Stored data entries:
- - - - -

[src/rtl/spike_window_classifier.sv]
// Spike window classifier: resets the network, counts output spikes per
// class over a fixed window, then scans for the argmax (lowest index wins
// ties) and presents it on a valid/ready handshake.
// Optional build macro SPK_CLASSIFY_EARLY_EXIT_EN ends the window as soon as
// the leader can no longer be overtaken and adds the early_exit output.
//
// Handshakes: start is taken on a rising edge where start && ready; the
// label is consumed on a rising edge where label_valid && label_ready.
// label_valid never drops before it is consumed, and label/tie/counts do
// not change while it is high.
module spike_window_classifier
    import spk_cls_pkg::*;
#(
    parameter int N_CLASSES = 2,
    parameter int WINDOW    = 15,
    parameter int SETTLE    = 1,
    parameter int CNT_W     = 8,
    parameter int IDX_W     = idx_w(N_CLASSES)
) (
    input  logic                       clk,
    input  logic                       reset,
    input  logic                       start,
    output logic                       ready,
    input  logic [N_CLASSES-1:0]       spk_in,
    output logic                       net_reset,
    output logic                       label_valid,
    input  logic                       label_ready,
    output logic [IDX_W-1:0]           label,
    output logic                       tie,
    output logic [N_CLASSES*CNT_W-1:0] counts,
`ifdef SPK_CLASSIFY_EARLY_EXIT_EN
    output logic                       early_exit,
`endif
    output logic [2:0]                 dbg_state
);

    state_t            state_q, state_d;
    logic [31:0]       phase_q;
    logic              accept;
    logic              ee_hit;
    logic [CNT_W-1:0]  best_q, cur, nb;
    logic [IDX_W-1:0]  idx_q, ni;
    logic              tie_q, nt;

    assign accept = (state_q == IDLE) && start;

    spk_sat_counter_bank #(
        .N_CLASSES (N_CLASSES),
        .CNT_W     (CNT_W)
    ) u_bank (
        .clk    (clk),
        .reset  (reset),
        .clear  (accept),
        .en     (state_q == RUN),
        .inc    (spk_in),
        .counts (counts)
    );

    // State register
    always_ff @(posedge clk or negedge reset) begin
        if (!reset) state_q <= IDLE;
        else        state_q <= state_d;
    end

    // Next-state: each timed phase ends when its phase counter hits the last cycle
    always_comb begin
        state_d = state_q;
        case (state_q)
            IDLE:    if (start) state_d = CLEAR;
            CLEAR:   if (phase_q == 32'(SETTLE - 1)) state_d = RUN;
            RUN:     if ((phase_q == 32'(WINDOW - 1)) || ee_hit) state_d = DECIDE;
            DECIDE:  if (phase_q == 32'(N_CLASSES - 1)) state_d = HOLD;
            HOLD:    if (label_ready) state_d = IDLE;
            default: state_d = IDLE;
        endcase
    end

    // Output decode of the current state
    always_comb begin
        ready       = (state_q == IDLE);
        net_reset   = (state_q != RUN);
        label_valid = (state_q == HOLD);
        dbg_state   = state_q;
    end

    // Cycle counter within CLEAR/RUN/DECIDE, restarting on every state change
    always_ff @(posedge clk or negedge reset) begin
        if (!reset) begin
            phase_q <= '0;
        end else if (state_d != state_q) begin
            phase_q <= '0;
        end else if ((state_q == CLEAR) || (state_q == RUN) || (state_q == DECIDE)) begin
            phase_q <= phase_q + 32'd1;
        end
    end

    // One scan step: class phase_q against the running best
    always_comb begin
        cur = '0;
        for (int k = 0; k < N_CLASSES; k++) begin
            if (phase_q == 32'(k)) cur = counts[CNT_W*k +: CNT_W];
        end
        nb = best_q;
        ni = idx_q;
        nt = tie_q;
        if (phase_q == 32'd0) begin
            nb = cur;
            ni = '0;
            nt = 1'b0;
        end else if (cur > best_q) begin
            nb = cur;
            ni = phase_q[IDX_W-1:0];
            nt = 1'b0;
        end else if (cur == best_q) begin
            nt = 1'b1;
        end
    end

    // Scan registers advance in DECIDE; published outputs load on the final step
    always_ff @(posedge clk or negedge reset) begin
        if (!reset) begin
            best_q <= '0;
            idx_q  <= '0;
            tie_q  <= 1'b0;
            label  <= '0;
            tie    <= 1'b0;
        end else if (state_q == DECIDE) begin
            best_q <= nb;
            idx_q  <= ni;
            tie_q  <= nt;
            if (phase_q == 32'(N_CLASSES - 1)) begin
                label <= ni;
                tie   <= nt;
            end
        end
    end

`ifdef SPK_CLASSIFY_EARLY_EXIT_EN
    localparam logic [31:0] CNT_MAX = 32'({CNT_W{1'b1}});

    logic              ee_flag;
    logic [CNT_W-1:0]  top, second, v;
    logic [31:0]       remaining;

    // Leader vs runner-up on this cycle's updated counts; stop if unreachable
    always_comb begin
        top       = '0;
        second    = '0;
        v         = '0;
        ee_hit    = 1'b0;
        for (int k = 0; k < N_CLASSES; k++) begin
            v = CNT_W'(sat_inc(32'(counts[CNT_W*k +: CNT_W]), spk_in[k], CNT_MAX));
            if (v > top) begin
                second = top;
                top    = v;
            end else if (v > second) begin
                second = v;
            end
        end
        remaining = 32'(WINDOW) - phase_q - 32'd1;
        if ((state_q == RUN) && (remaining != 32'd0) &&
            (32'(top) > (32'(second) + remaining))) begin
            ee_hit = 1'b1;
        end
    end

    // Remember a cut-short window and publish it together with the label
    always_ff @(posedge clk or negedge reset) begin
        if (!reset) begin
            ee_flag    <= 1'b0;
            early_exit <= 1'b0;
        end else begin
            if (accept) ee_flag <= 1'b0;
            else if (ee_hit) ee_flag <= 1'b1;
            if ((state_q == DECIDE) && (phase_q == 32'(N_CLASSES - 1))) early_exit <= ee_flag;
        end
    end
`else
    assign ee_hit = 1'b0;
`endif

endmodule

- - - - -

> _BRIEF_
From the records above, retype only the lines starting at the line that contains "nb = best_q;" and ending at the line that contains "ni = phase_q[IDX_W-1:0];", both included.

> _ANSWER BELOW_
        nb = best_q;
        ni = idx_q;
        nt = tie_q;
        if (phase_q == 32'd0) begin
            nb = cur;
            ni = '0;
            nt = 1'b0;
        end else if (cur > best_q) begin
            nb = cur;
            ni = phase_q[IDX_W-1:0];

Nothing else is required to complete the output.